The “Introduction to Algorithm” provides an pseudo-implementation of counting sort.
COUNTING-SORT(A, B, k)
1 for i ← 0 to k
2 do C[i] ← 0
3 for j ← 1 to length[A]
4 do C[A[j]] ← C[A[j]] + 1
5 ► C[i] now contains the number of elements equal to i
6 for i ← 1 to k
7 do C[i] ← C[i] + C[i -1]
8 ► C[i] now contains the number of elements less than or equal to i
9 for j ← length[A] downto 1
10 do B[C[A[j]]] ← A[j]
11 C[A[j]] ← C[A[j]] - 1
It works well, but still there is room for improvement.

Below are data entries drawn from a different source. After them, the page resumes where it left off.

// cpu
module cpu(clk, reset, s, load, in, out, N, V, Z, w);
    input clk, reset, s, load;
    input [15:0] in;
    output [15:0] out;
    output reg N, V, Z, w;
    parameter Swait = 4'b0000, Sdecode = 4'b0001, SgetA = 4'b0010, SgetB = 4'b0011, Swrite = 4'b0100, Srewrite = 4'b0101, Salu = 4'b0110, Sshift = 4'b0111, Sloadout = 4'b1000;
    wire [15:0] decoder_in;
    reg [1:0] op, shift;
    reg [15:0] sximm5, sximm8;
    reg [2:0] opcode, readnum, writenum;
    reg [3:0] state;
    reg [2:0] nsel;
    reg [1:0] vsel;
    reg loada, loadb, asel, bsel, loadc, loads, write;
    wire [2:0] Z_out;
    vDFFE #(16) Instruct_Reg(clk, load, in, decoder_in);
    always@(*) begin
        op = decoder_in[12:11];
        sximm5 = { {11{decoder_in[4]}}, decoder_in[4:0] };
        sximm8 = { {8{decoder_in[7]}}, decoder_in[7:0] };
        shift = decoder_in[4:3];
        opcode = decoder_in[15:13];
    end
    always@(*)begin
       case(nsel)
            3'b001: begin
                readnum = decoder_in[2:0];
                writenum = decoder_in[2:0];
            end  
            3'b010: begin
                readnum = decoder_in[7:5];
                writenum = decoder_in[7:5];
  ...
Settings: LEC_CHECK=0, ABC_AREA=1, CAP_MARGIN=20, CORE_MARGIN=2, CORE_UTILIZATION=72, CTS_CLUSTER_DIAMETER=292, CTS_CLUSTER_SIZE=10, PLACE_DENSITY_LB_ADDON=0.01, SETUP_SLACK_MARGIN=0.89, SLEW_MARGIN=20; clock period 3.01 ns.
run.sh (not shown) runs the stock make flow with config.mk's settings and CLKGATE_MAP_FILE=.
The baseline stopped in 5_1_grt.
Rerun with:
--- a/flow/config.mk
+++ b/flow/config.mk
@@ -11,5 +11,2 @@
-export CORE_UTILIZATION = 72
-export CTS_CLUSTER_DIAMETER = 292
-export CTS_CLUSTER_SIZE = 10
-export PLACE_DENSITY_LB_ADDON = 0.01
-export SETUP_SLACK_MARGIN = 0.89
+export CORE_UTILIZATION = 68
+export CTS_CLUSTER_SIZE = 74
==> flow/constraint.sdc (replaced) <==
create_clock -name core_clock -period 4.45 [get_ports {clk}]
set_input_delay 0.8900 -clock core_clock [delete_from_list [all_inputs] [get_ports {clk}]]
set_output_delay 0.8900 -clock core_clock [all_outputs]
set_load 0.01 [all_outputs]
Now the flow produced a clean layout.
Synthesized cell count stays the same.
Die area goes up by 5.7%.
Area after synthesis does not change.

## build 7
cpu again, from the RTL that the note above started with.
make LEC_CHECK=0 ABC_AREA=1 CAP_MARGIN=15 CORE_MARGIN=2 CORE_UTILIZATION=66 CTS_CLUSTER_DIAMETER=29 CTS_CLUSTER_SIZE=71 SETUP_SLACK_MARGIN=0.7 SLEW_MARGIN=20 finish   # period 2.85 ns
The layout from build 7, despite a flow that completed every stage, fails the layout checks, with the failing checks listed as setup timing.
Setup changes, build 7 to build 91
- SETUP_SLACK_MARGIN removed (was 0.7)
- CAP_MARGIN changed from 15 to 20
- CORE_UTILIZATION changed from 66 to 69
- CTS_CLUSTER_SIZE removed (was 71)
- CTS_CLUSTER_DIAMETER removed (was 29)
- ABC_AREA removed (was 1)
- the clock period (ns, I/O delays scaled along) changed from 2.85 to 4.9
Notes after the runs:
Looking at power share of the clock group, build 91 sits 6.1 points lower than build 7 does. Looking at post-detailed-route wirelength per cell across build 91 and build 7, the one that comes out lower is build 91. Of the two values seen for power group with the largest share, the clock network was produced by build 7 and registers by build 91. Looking at the reports, build 91 completed the entire flow and the layout it produced met the timing, DRC and antenna checks. Taking build 7 as the reference, in build 91 worst setup margin saw an increase; overall die area saw a decrease.
What build 89 does differently from build 91 at the input level:
- an added ABC_AREA of 1
- a change of CORE_UTILIZATION from 69 to 72
- a change of the clock period (ns, I/O delays scaled along) from 4.9 to 3.13
--- outcome ---
Build 89: all stages done; final checks FAILED (setup timing).
Floorplan utilization ends up lower on build 91.
Looking at synthesized cell count across build 91 and build 89, the one that comes out lower is build 91.
Post-route clock period utilization, build 91 and build 89: larger value in build 89
When build 89 is measured against build 91, its final total negative setup slack turns out 5.81 ns lower.
Diff build 91 -> build 89 | core utilization | increase of 13 points
Row net count of the finished layout: build 89 higher / build 91 lower
Looking at reg2reg setup slack, build 89 sits 1.03 ns below build 91.
What build 44 does differently from build 89 at the input level:
- CTS_CLUSTER_DIAMETER newly set to 292
- SETUP_SLACK_MARGIN newly set to 0.17
- PLACE_DENSITY_LB_ADDON newly set to 0.01
- CTS_CLUSTER_SIZE newly set to 10
- the clock period (ns, I/O delays scaled along) changed from 3.13 to 3.01
Notes after the runs:
Between build 89 and build 44, number of filler instances in the final layout decreased. Build 44 against build 89: power density over cell area higher; post-CTS resize count went down. Build 44: all stages done; final checks FAILED (setup timing). The sequential logic power in build 44 sits about 5% above the value recorded for build 89. Going from build 89 to build 44, stage delay of the slowest cell on the critical path neither gained nor lost much, final cell count without fillers picked up an extra 9, post-layout minimum cycle time picked up an extra 0.28 ns.
Here is what was changed in the inputs of build 42 compared with build 44.
- CTS_CLUSTER_SIZE now 72, was 10
- SETUP_SLACK_MARGIN now 0.73, was 0.17
- PLACE_DENSITY_LB_ADDON no longer set, was 0.01
- CTS_CLUSTER_DIAMETER now 45, was 292
- the clock period (ns, I/O delays scaled along) now 2.87, was 3.01
What ended build 42 was a tool error in global routing (5_1_grt); the run never finished. Diff build 44 -> build 42: area after detailed placement comparable, number of instances resized during post-cts repair now larger, setup slack at placement now smaller. Summary: with build 44 as the reference, TritonCTS buffer count in build 42 moved down by more than 10%. Synthesized cell count came out exactly the same in build 44 and build 42.
Changes in build 98 relative to build 42:
- clearing ABC_AREA, which used to be 1
- clearing CTS_CLUSTER_SIZE, which used to be 72
- clearing CTS_CLUSTER_DIAMETER, which used to be 45
- clearing SETUP_SLACK_MARGIN, which used to be 0.73
- swapping 2.87 for 4.95 in the clock period (ns, I/O delays scaled along)
Results
- Build 98 finished every stage and its layout cleared the timing, DRC and antenna checks.
- Diff build 42 and build 98: post-synthesis sequential area ratio higher in build 42
- Re total CTS buffers: build 42 and build 98 aren't equal, and the higher value belongs to build 98.
- Number of buffers inserted by post-CTS setup repair in build 98 vs build 42: down 28
- Per the comparison of build 98 with build 42, count of instances resized after the clock tree is built down 83; worst setup slack before clock tree synthesis up 1.18 ns; synthesized cell count down about 7%; estimated wirelength of the detail-placed design down about 9%.
- Delta(number of distinct library cell variants in the gate-level netlist after synthesis, build 98 - build 42) > 0
Power and IR drop assume default switching activity.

Below is another version that makes counting sort a bit more faster:
COUNTING-SORT-2(A, B, k)
1 for i ← 0 to k
2 do C[i] ← 0
3 for j ← 1 to length[A]
4 do C[A[j]] ← C[A[j]] + 1
5 ► C[i] now contains the number of elements equal to i
6 n = 0
7 for i ← 0 to k
8 for j ← 1 to C[i]
9 do B[n] ← i
10 n ← n + 1
Start from line 6 is where the two implementations differentiate.
when no optimization is taken into account.
In COUNTING-SORT line 6 to line 11 takes:
k + len(A) * 2 assignments, and k + len(A) pluses
In COUNTING-SORT-2 line 6 to line 10 takes:
len(A) * 2 assignments, and len(A) pluses
The two implementations both cost
$$\Omega(len(A))$$
but in the latter the constant k is eliminated.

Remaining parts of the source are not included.